Project Details

Educational

In addition to build plans, I will attempt to write basic outlines for in class exploration and guided content learning. The educational goal is to connect industrial arts, engineering and science. In this regard, guided explorations will encourage students to brainstorm and attempt to build various weather related devices while studying content material related to the parameter being explored. 

As an example, let's say we are studying wind speed. We might ask students to first brainstorm ways in which they might measure it. Many of the more clever students will immediately imagine something similar to an anemometer.

We next ask them to research different ways to measure wind, such as pressure and force. At this stage, we should brainstorm objects in every day life that reflect the effects of wind, and how we might indirectly measure it.

The first scientist to begin meaningful measurements of wind force was inspired by the hanging signboards outside of ins, bars and shops.
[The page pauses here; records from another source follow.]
Background: an optimization exercise with open tools, aiming at small area. Do not read the settings as production practice. At most, simulation tests tie the RTL to the original design; equivalence was not proved. Power figures rest on the tool's default switching activity, not on a simulated workload. No driver is modelled on the clock port, so clocking that relies on it looks cheaper here than on a real chip.

==> run K <==
==> flow/design.v (excerpt) <==
module e1_realign (
    input  wire        clk,
    input  wire        rst,         
    input  wire        set_valid,   
    input  wire [15:0] set_nbits,
    input  wire        in_valid,
    input  wire [7:0]  in_byte,
    output reg         out_valid,
    output reg  [7:0]  out_byte
);
==> module e1_realign, before the edit <==
module e1_realign (
    input  wire        clk,
    input  wire        rst,         
    input  wire        set_valid,   
    input  wire [15:0] set_nbits,
    input  wire        in_valid,
    input  wire [7:0]  in_byte,
    output reg         out_valid,
    output reg  [7:0]  out_byte
);
    reg [7:0]   offset;             
    reg [4:0]   zl;                 
    wire clr = rst | set_valid;
    reg  [3:0]  c4;                 
    reg  [1:0]  c2_n;               
    reg         c1;                 
    wire [7:0]  u4_n, u2, u1_n;
    e1_realign_muxi8 m_u4 (.s(offset[2]), .a(in_byte), .b({c4,   in_byte[7:4]}), .y(u4_n));
    e1_realign_muxi8 m_u2 (.s(offset[1]), .a(u4_n),    .b({c2_n, u4_n[7:2]}),    .y(u2));
    e1_realign_muxi8 m_u1 (.s(offset[0]), .a(u2),      .b({c1,   u2[7:1]}),      .y(u1_n));
    reg  [127:0] s16_n;             
    reg  [63:0]  s8;                
    reg  [31:0]  s4_n;              
    reg  [15:0]  s2;                
    reg  [7:0]   s1_n;              
    wire [7:0]  v16, v8_n, v4, v2_n, v1;
    e1_realign_muxi8 m_v16 (.s(offset[7]), .a(u1_n), .b(s16_n[127:120]), .y(v16));
    e1_realign_muxi8 m_v8  (.s(offset[6]), .a(v16),  .b(s8[63:56]),      .y(v8_n));
    e1_realign_muxi8 m_v4  (.s(offset[5]), .a(v8_n), .b(s4_n[31:24]),    .y(v4));
    e1_realign_muxi8 m_v2  (.s(offset[4]), .a(v4),   .b(s2[15:8]),       .y(v2_n));
    e1_realign_muxi8 m_v1  (.s(offset[3]), .a(v2_n), .b(s1_n),           .y(v1));
    always @(posedge clk) begin
        out_valid <= in_valid & ~rst & ~set_valid;
        out_byte  <= (zl != 5'd0) ? 8'd0 : v1;
        if (in_valid) begin
            s16_n <= {s16_n[119:0], u1_n};
            s8    <= {s8[55:0],     v16};
            s4_n  <= {s4_n[23:0],   v8_n};
            s2    <= {s2[7:0],      v4};
            s1_n  <= v2_n;
        end
        if (clr) begin
            c4   <= 4'd0;
            c2_n <= 2'b11;
            c1   <= 1'b0;
        end else if (in_valid) begin
            c4   <= in_byte[3:0];
            c2_n <= u4_n[1:0];
            c1   <= u2[0];
        end
        if (rst) begin
            offset <= 8'd0;
            zl     <= 5'd0;
        end else if (set_valid) begin
            offset <= set_nbits[7:0];
            zl     <= set_nbits[7:3];
        end else if (in_valid && zl != 5'd0) begin
            zl     <= zl - 5'd1;
        end
    end
endmodule
Settings: LEC_CHECK=0, CAP_MARGIN=20, CORE_MARGIN=2, CORE_UTILIZATION=55, SLEW_MARGIN=20, SYNTH_HIERARCHICAL=1, SYNTH_MINIMUM_KEEP_SIZE=0; clock period 10.0 ns.
standard.sh (not shown) runs the stock make flow with config.mk's settings and CLKGATE_MAP_FILE= SYNTH_SCRIPT=/design/flow/synth_recipe.tcl, a recipe that flattens the netlist after the stock synthesis.
==> flow/flow/run.sh <==
#!/bin/bash
# The standard layout (the standard.sh) with two changes:
#  - ports are buffered with the smallest buffer, sky130_fd_sc_hd__buf_1;
#  - clock tree synthesis builds the tree from small clock buffers and adds
#    no dummy loads.
# Synthesis, floorplan, power grid, placement and routing are the standard ones.
set -euo pipefail
export BUFFER_PORTS_ARGS="-buffer_cell sky130_fd_sc_hd__buf_1"
export CTS_ARGS="-sink_clustering_enable -repair_clock_nets -dont_use_dummy_load -buf_list {sky130_fd_sc_hd__clkbuf_16} -sink_clustering_size 35 -sink_clustering_max_diameter 100 -root_buf sky130_fd_sc_hd__clkbuf_1 -tree_buf sky130_fd_sc_hd__clkbuf_1"
bash standard.sh finish > standard_make.log 2>&1
==> run C: changes against run K <==
--- a/flow/design.v
+++ b/flow/design.v
@@ -32,3 +32,3 @@
     always @(posedge clk) begin
-        out_valid <= in_valid & ~rst & ~set_valid;
+        out_valid <= in_valid & ~rst;
         out_byte  <= (zl != 5'd0) ? 8'd0 : v1;
--- a/flow/flow/run.sh
+++ b/flow/flow/run.sh
@@ -8,3 +8,3 @@
 export BUFFER_PORTS_ARGS="-buffer_cell sky130_fd_sc_hd__buf_1"
-export CTS_ARGS="-sink_clustering_enable -repair_clock_nets -dont_use_dummy_load -buf_list {sky130_fd_sc_hd__clkbuf_16} -sink_clustering_size 35 -sink_clustering_max_diameter 100 -root_buf sky130_fd_sc_hd__clkbuf_1 -tree_buf sky130_fd_sc_hd__clkbuf_1"
+export CTS_ARGS="-sink_clustering_enable -repair_clock_nets -dont_use_dummy_load -buf_list {sky130_fd_sc_hd__clkbuf_16} -sink_clustering_size 35 -sink_clustering_max_diameter 100"
 bash standard.sh finish > standard_make.log 2>&1
==> run Y: changes against run K <==
--- a/flow/design.v
+++ b/flow/design.v
@@ -31,2 +31,12 @@
     e1_realign_muxi8 m_v1  (.s(offset[3]), .a(v2_n), .b(s1_n),           .y(v1));
+    wire [127:0] s16_d;
+    wire [63:0]  s8_d;
+    wire [31:0]  s4_d;
+    wire [15:0]  s2_d;
+    wire [7:0]   s1_d;
+    e1_realign_hold #(128) h16 (.e(in_valid), .d({s16_n[119:0], u1_n}), .q(s16_n), .y(s16_d));
+    e1_realign_hold #(64)  h8  (.e(in_valid), .d({s8[55:0],     v16}),  .q(s8),    .y(s8_d));
+    e1_realign_hold #(32)  h4  (.e(in_valid), .d({s4_n[23:0],   v8_n}), .q(s4_n),  .y(s4_d));
+    e1_realign_hold #(16)  h2  (.e(in_valid), .d({s2[7:0],      v4}),   .q(s2),    .y(s2_d));
+    e1_realign_hold #(8)   h1  (.e(in_valid), .d(v2_n),                 .q(s1_n),  .y(s1_d));
     always @(posedge clk) begin
@@ -34,9 +44,7 @@
         out_byte  <= (zl != 5'd0) ? 8'd0 : v1;
-        if (in_valid) begin
-            s16_n <= {s16_n[119:0], u1_n};
-            s8    <= {s8[55:0],     v16};
-            s4_n  <= {s4_n[23:0],   v8_n};
-            s2    <= {s2[7:0],      v4};
-            s1_n  <= v2_n;
-        end
+        s16_n <= s16_d;
+        s8    <= s8_d;
+        s4_n  <= s4_d;
+        s2    <= s2_d;
+        s1_n  <= s1_d;
         if (clr) begin
@@ -69 +77,11 @@
 endmodule
+module e1_realign_hold #(
+    parameter W = 8
+) (
+    input  wire         e,
+    input  wire [W-1:0] d,
+    input  wire [W-1:0] q,
+    output wire [W-1:0] y
+);
+    assign y = e ? d : q;
+endmodule
==> flow/flow/run.sh (replaced) <==
#!/bin/bash
# The standard layout (the standard.sh) with these changes:
#  - after floorplanning, the combinational logic is re-mapped for area with
#    OpenROAD's restructure command (flow/restructure.tcl); flip-flops are
#    not touched;
#  - ports are buffered with the smallest buffer, sky130_fd_sc_hd__buf_1;
#  - after the placement resizer, logic gates are set to their smallest
#    drive strength (flow/downsize.tcl);
#  - clock tree synthesis uses sky130_fd_sc_hd__clkbuf_16 leaf buffers for
#    clusters of up to 35 flip-flops, small sky130_fd_sc_hd__clkbuf_4 buffers
#    above them, and adds no dummy loads.
# Synthesis (standard), power grid, placement and routing are the standard
# ones.  The make output goes to standard_make.log; each ORFS step keeps its
# own log under orfs/logs/.
set -euo pipefail
export POST_FLOORPLAN_TCL="$PWD/flow/restructure.tcl"
export BUFFER_PORTS_ARGS="-buffer_cell sky130_fd_sc_hd__buf_1"
export POST_RESIZE_TCL="$PWD/flow/downsize.tcl"
export CTS_ARGS="-sink_clustering_enable -repair_clock_nets -dont_use_dummy_load -buf_list {sky130_fd_sc_hd__clkbuf_16} -sink_clustering_size 35 -sink_clustering_max_diameter 100 -root_buf sky130_fd_sc_hd__clkbuf_4 -tree_buf sky130_fd_sc_hd__clkbuf_4"
bash standard.sh finish > standard_make.log 2>&1
==> flow/flow/downsize.tcl (new file) <==
# Sourced by ORFS after the placement resizer (POST_RESIZE_TCL).
# Synthesis maps some logic gates at more than the smallest drive strength.
# The design has several ns of setup slack, so every combinational gate that
# is not a buffer is set to the smallest drive strength of its own function;
# repair_design then fixes any slew or capacitance violation this causes.
# Flip-flops, buffers and clock cells are left as they are.
set n 0
foreach inst [get_cells *] {
  set m [get_property $inst ref_name]
  if { ![regexp {^(sky130_fd_sc_hd__\w+)_(2|4|6|8|12|16)$} $m -> base drv] } {
    continue
  }
  if { [string match *buf* $m] || [string match *df* $m] || [string match *clk* $m] } {
    continue
  }
  foreach d {0 1} {
    set lc [get_lib_cells -quiet ${base}_$d]
    if { [llength $lc] } {
      puts "downsize [get_full_name $inst]: $m -> ${base}_$d"
      replace_cell $inst $lc
      incr n
      break
    }
  }
}
puts "downsized $n instances"
estimate_parasitics -placement
repair_design
==> flow/flow/restructure.tcl (new file) <==
# Sourced by ORFS at the end of the floorplan step (POST_FLOORPLAN_TCL).
# Re-maps the combinational logic of the synthesized netlist for area with
# OpenROAD's restructure command (ABC); flip-flops and ports are not touched.
set lib_file [lindex $::env(LIB_FILES) 0]
set tielo_cell [lindex $::env(TIELO_CELL_AND_PORT) 0]
set tielo_lib [get_name [get_property [lindex [get_lib_cell $tielo_cell] 0] library]]
set tielo_pin $tielo_lib/$tielo_cell/[lindex $::env(TIELO_CELL_AND_PORT) 1]
set tiehi_cell [lindex $::env(TIEHI_CELL_AND_PORT) 0]
set tiehi_lib [get_name [get_property [lindex [get_lib_cell $tiehi_cell] 0] library]]
set tiehi_pin $tiehi_lib/$tiehi_cell/[lindex $::env(TIEHI_CELL_AND_PORT) 1]
set rmp_dir $::env(OBJECTS_DIR)/restructure
file mkdir $rmp_dir
puts "Design area before restructure:"
report_design_area
restructure -liberty_file $lib_file -target area \
  -tielo_port $tielo_pin -tiehi_port $tiehi_pin \
  -work_dir $rmp_dir -abc_logfile $::env(LOG_DIR)/2_1_restructure_abc.log
puts "Design area after restructure:"
report_design_area
CAP_MARGIN = 10   (was 20)
SLEW_MARGIN = 10   (was 20)
==> summary of the runs <==
Run K passed the timing, DRC and antenna checks. Run Y completed without violations. Run C passed the timing, DRC and antenna checks.
Of run Y and run C, run C has the higher setup slack (gap 0.55 ns).
Clock power, highest first: run C, run Y, run K.
Clock skew: run K > run Y > run C.
Cell count is the same in run K and run C.
Via count: run C < run K < run Y.
In run C the critical path depth is lower than in run Y, by 2.
Register-to-register slack is about the same in run C and run K.
The lowest non-clock buffer count belongs to run K, the highest to run Y.
In sequential power, run K and run C hardly differ.
The highest cell area belongs to run C, the lowest to run Y.
Function not checked in run Y: the RTL went through the layout flow alone.

==> re-timing with driven ports <==
Ports are ideal in the flow. The routed layouts listed here were re-timed in OpenROAD.
Step 1, drivers: a clkbuf_16 drives clk and a buf_2 each remaining input, both assumed.
Step 2 also shifts input and output timing later by t, the mid clock arrival at the registers, as if the neighbouring blocks saw the same clock.
Slacks: no drivers / after step 1 / after step 2; pairs: no drivers / after step 1.
run | shift t [ns] | slack for setup (ns) | latest minus earliest clock arrival (ns)
run K | 0.953 | 6.590 / 6.555 / 6.023 | 0.040 / 0.040
run C | 0.502 | 5.832 / 5.848 / 5.346 | 0.015 / 0.015
run Y | 0.615 | 5.281 / 5.296 / 4.681 | 0.035 / 0.036
After both steps setup and hold are still met in every run listed. For run Y, which loses most, drivers alone change the setup slack by +0.015 ns; drivers and shift together by -0.600 ns.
By first weighing the signboard and then applying an angle gauge to it, he was able to determine the amount of force the wind exerts on the board when it swings to any angle on the gauge.
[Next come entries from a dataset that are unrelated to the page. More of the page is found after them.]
Context: an optimization exercise on an open-source flow, tuned for small area, a short achievable clock period and few clock cycles per item. The choices shown serve that exercise and are no tape-out recipe. In this exercise RTL edits were held to simulation tests only and were not proved equivalent to the original.

==> inputs of tundra <==
==> flow/design.v <==
module pdc_timewindow (
    input  wire         clk,
    input  wire         rst,         
    input  wire         in_valid,
    output wire         in_ready,
    input  wire         op,          
    input  wire [3:0]   n,           
    input  wire [703:0] ts,          
    input  wire [31:0]  tspan,       
    output reg          done,
    output reg          err,
    output reg  [63:0]  result
);
    localparam integer NMAX = 11;
    assign in_ready = 1'b1;
    reg          v0;
    reg          op0;
    reg  [3:0]   n0;
    reg  [703:0] ts0;
    reg  [31:0]  t0;
    always @(posedge clk) begin
        v0  <= in_valid & ~rst;
        op0 <= op;
        n0  <= n;
        ts0 <= ts;
        t0  <= tspan;
    end
    function automatic lt64(input [63:0] x, input [63:0] y);
        reg [63:0] l, g, xs, ys;
        integer w, p;
        begin
            xs = {~x[63], x[62:0]};
            ys = {~y[63], y[62:0]};
            l = ~xs & ys;
            g = xs & ~ys;
            for (w = 32; w >= 1; w = w / 2)
                for (p = 0; p < w; p = p + 1) begin
                    l[p] = l[2*p+1] | (~g[2*p+1] & l[2*p]);
                    g[p] = g[2*p+1] | (~l[2*p+1] & g[2*p]);
                end
            lt64 = l[0];
        end
    endfunction
    reg  [NMAX-1:0] b [0:NMAX-1];
    reg  [NMAX-1:0] blw [0:NMAX-1];              
    reg  [3:0]      rank [0:NMAX-1];
    integer         i, j;
    always @* begin
        for (i = 0; i < NMAX; i = i + 1)
            b[i] = {NMAX{1'b0}};
        for (i = 0; i < NMAX; i = i + 1)
            for (j = i + 1; j < NMAX; j = j + 1)
                b[i][j] = lt64(ts0[64*j +: 64], ts0[64*i +: 64]);
        for (i = 0; i < NMAX; i = i + 1) begin
            blw[i] = {NMAX{1'b0}};
            for (j = 0; j < NMAX; j = j + 1) begin
                if (j > i)      blw[i][j] = b[i][j] & (j < n0);
                else if (j < i) blw[i][j] = ~b[j][i] & (j < n0);
            end
        end
        for (i = 0; i < NMAX; i = i + 1)
            rank[i] = ((({3'd0, blw[i][0]} + {3'd0, blw[i][1]}) + ({3'd0, blw[i][2]} + {3'd0, blw[i][3]})) +
                       (({3'd0, blw[i][4]} + {3'd0, blw[i][5]}) + ({3'd0, blw[i][6]} + {3'd0, blw[i][7]}))) +
                      (({3'd0, blw[i][8]} + {3'd0, blw[i][9]}) + {3'd0, blw[i][10]});
    end
    wire        a_big = ~((&ts0[63:41]) | ~(|ts0[63:41]));
    wire [41:0] a_s   = a_big ? {ts0[63], {41{~ts0[63]}}} : ts0[41:0];
    wire signed [43:0] s3  = $signed({{2{a_s[41]}}, a_s}) + $signed({12'd0, t0}) + $signed({11'd0, t0, 1'b0});
    wire        a_lt_t = $signed({a_s[41], a_s}) < $signed({11'd0, t0});
    wire        adj    = a_lt_t & (a_s[1:0] != t0[1:0]);
    wire [36:0] ua = {5'd0, t0};
    wire [36:0] ub = {2'd0, t0, 3'd0};
    wire [36:0] uc = {t0, 5'd0};
    wire [36:0] us = ua ^ ub ^ uc;
    wire [37:0] uk = {(ua & ub) | (ua & uc) | (ub & uc), 1'b0};
    wire [47:0] y  = {1'b0, us, 10'd0} + {uk, 10'd0} - {11'd0, us} - {10'd0, uk}
                   + {21'd0, us[36:10]} + {20'd0, uk[37:10]}
                   - {31'd0, us[36:20]} - {30'd0, uk[37:20]} + 48'd172;
    wire        y_up = (y[18:0] >= 19'd20972);     
    reg          v1;
    reg          op1;
    reg  [3:0]   n1;
    reg  [3:0]   rank1 [0:NMAX-1];
    reg  [703:0] ts1;
    reg  [41:0]  s31;     
    reg          adj1;
    reg  [31:0]  t1;
    reg  [29:0]  y1;      
    reg          y_up1;
    always @(posedge clk) begin
        v1     <= v0 & ~rst;
        op1    <= op0;
        n1     <= n0;
        for (i = 0; i < NMAX; i = i + 1)
            rank1[i] <= rank[i];
        ts1    <= ts0;
        s31    <= s3[43:2];
        adj1   <= adj;
        t1     <= t0;
        y1     <= y[47:18];
        y_up1  <= y_up;
    end
    wire [2:0] k    = (n1 - 4'd1) >> 1;          
    wire       n_ok = (n1 != 4'd0) && (n1 <= NMAX);
    reg  [NMAX-1:0] sel;
    reg  [63:0]     med;
    always @* begin
        med = 64'd0;
        for (i = 0; i < NMAX; i = i + 1) begin
            sel[i] = n_ok && (i < n1) && (rank1[i] == {1'b0, k});
            med = med | ({64{sel[i]}} & ts1[64*i +: 64]);
        end
    end
    wire signed [42:0] d = $signed(s31) + $signed({42'd0, adj1});
    wire        d_neg = d[42];
    wire        d_big = ~d[42] & (|d[41:33]);
    wire [32:0] d_lo  = d[32:0];
    wire [32:0] lo = {1'b0, t1} - {5'd0, y1[29:1]} - {32'd0, y_up1};
    wire [32:0] hi = {1'b0, t1} + {3'd0, y1};
    wire d_lt_lo = d_neg | (~d_big & (d_lo < lo));
    wire d_gt_hi = d_big | (~d_neg & (d_lo > hi));
    wire [32:0] clamped = d_lt_lo ? lo : d_gt_hi ? hi : d_lo;
    always @(posedge clk) begin
        if (rst) begin
            done <= 1'b0;
        end else begin
            done <= v1;
        end
        err    <= ~op1 & ~n_ok;
        result <= op1 ? {31'd0, clamped} : med;
    end
endmodule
We next attempt to replicate such an experiment while applying micro-controllers (Arduino) to the task of measuring the angle. This could be with a potentiometer, encoder, or optical sensor.

Why PVC Piping?

• Metric PVC-U is available in every country (including the USA). I have yet to confirm this, but I suspect the dimensions are at least approximately accurate from various manufacturers. Thus all of my parts *SHOULD* work in your country... sanding may be required :<
• PVC-U is UV stabilized, and can be exposed to sunlight for decades without any painted overcoat before starting to break down. So, the body of the hardware at least should last for years.
• All other mechanical/metal parts are easily sourced, either from local suppliers, hobby shops, or ordered online. Parts are stainless, galvanized, aluminum, or painted (in the case of non UV stabilized plastic, such as cups of the anemometer). PCBs should be coated with conformal coating, and all areas with electronics will have desiccant silica packets.
• Acrylic laser cut parts are small enough / cheap enough to be sent in a mailing envelope as a kit. Once the concept is understood, parts could be made in other ways (my original attempts at making them by hand with wood was successful. I only opted for acrylic later due to expansion effects of wood in humid environments).
• As an educational device, sensors (especially those with mechanical aspects, such as the anemometer) have a lot of opportunities to work with math. Building the device with local, recycled, and off the shelf hardware store parts provides a lot of creative engineering experience. The 'total coverage' aspect, along with our own unique data set allows students at a school to get hands on with Earth science and climatology. 
• Large piping, easy to handle parts, and very little custom parts (other than PCBs, but those too can be built on perf board) means that the device is highly repairable, modular, mobile, and low cost.
• I don't advocate intentionally throwing plastics, electronics and other stuff out into the wild and walking away, but this project grew out of experimenting with 'survivable yet disposable' hardware. The concept is to build at such a low cost, with hardware store parts. The resultant sensor device could be thrown out of a helicopter door onto the rim of a volcano, or into a dense jungle. It could do the job, record and/or transmit the data, and then when the job is done, we decide if we should go retrieve it or not. The idea is that, on the cost level at least, it is not significant enough that we are going to be upset. Imagine a series of floating sensors thrown into a river upstream and caught down stream in a net. If one leaks and shorts out, or worse becomes unrecoverable, its not a loss to the experiment itself, and of no financial significance.
• As for the connectivity requirement, the sensor mast will communicate over a variety of optional wired and wireless physical layers. This data will be logged by an SBC and data presented by some form of web interface. As a mobile/experimental device, it could just as easily record to SD card directly, for later retrieval. 
• As a highly modular system, I see this construction method as a potentially new(?) method for all manner of wilderness / environmental data collection projects.
• As an example of the modularity, my mast will also integrate a home built helix antenna for reception of NOAA satellite weather images using software defined radio.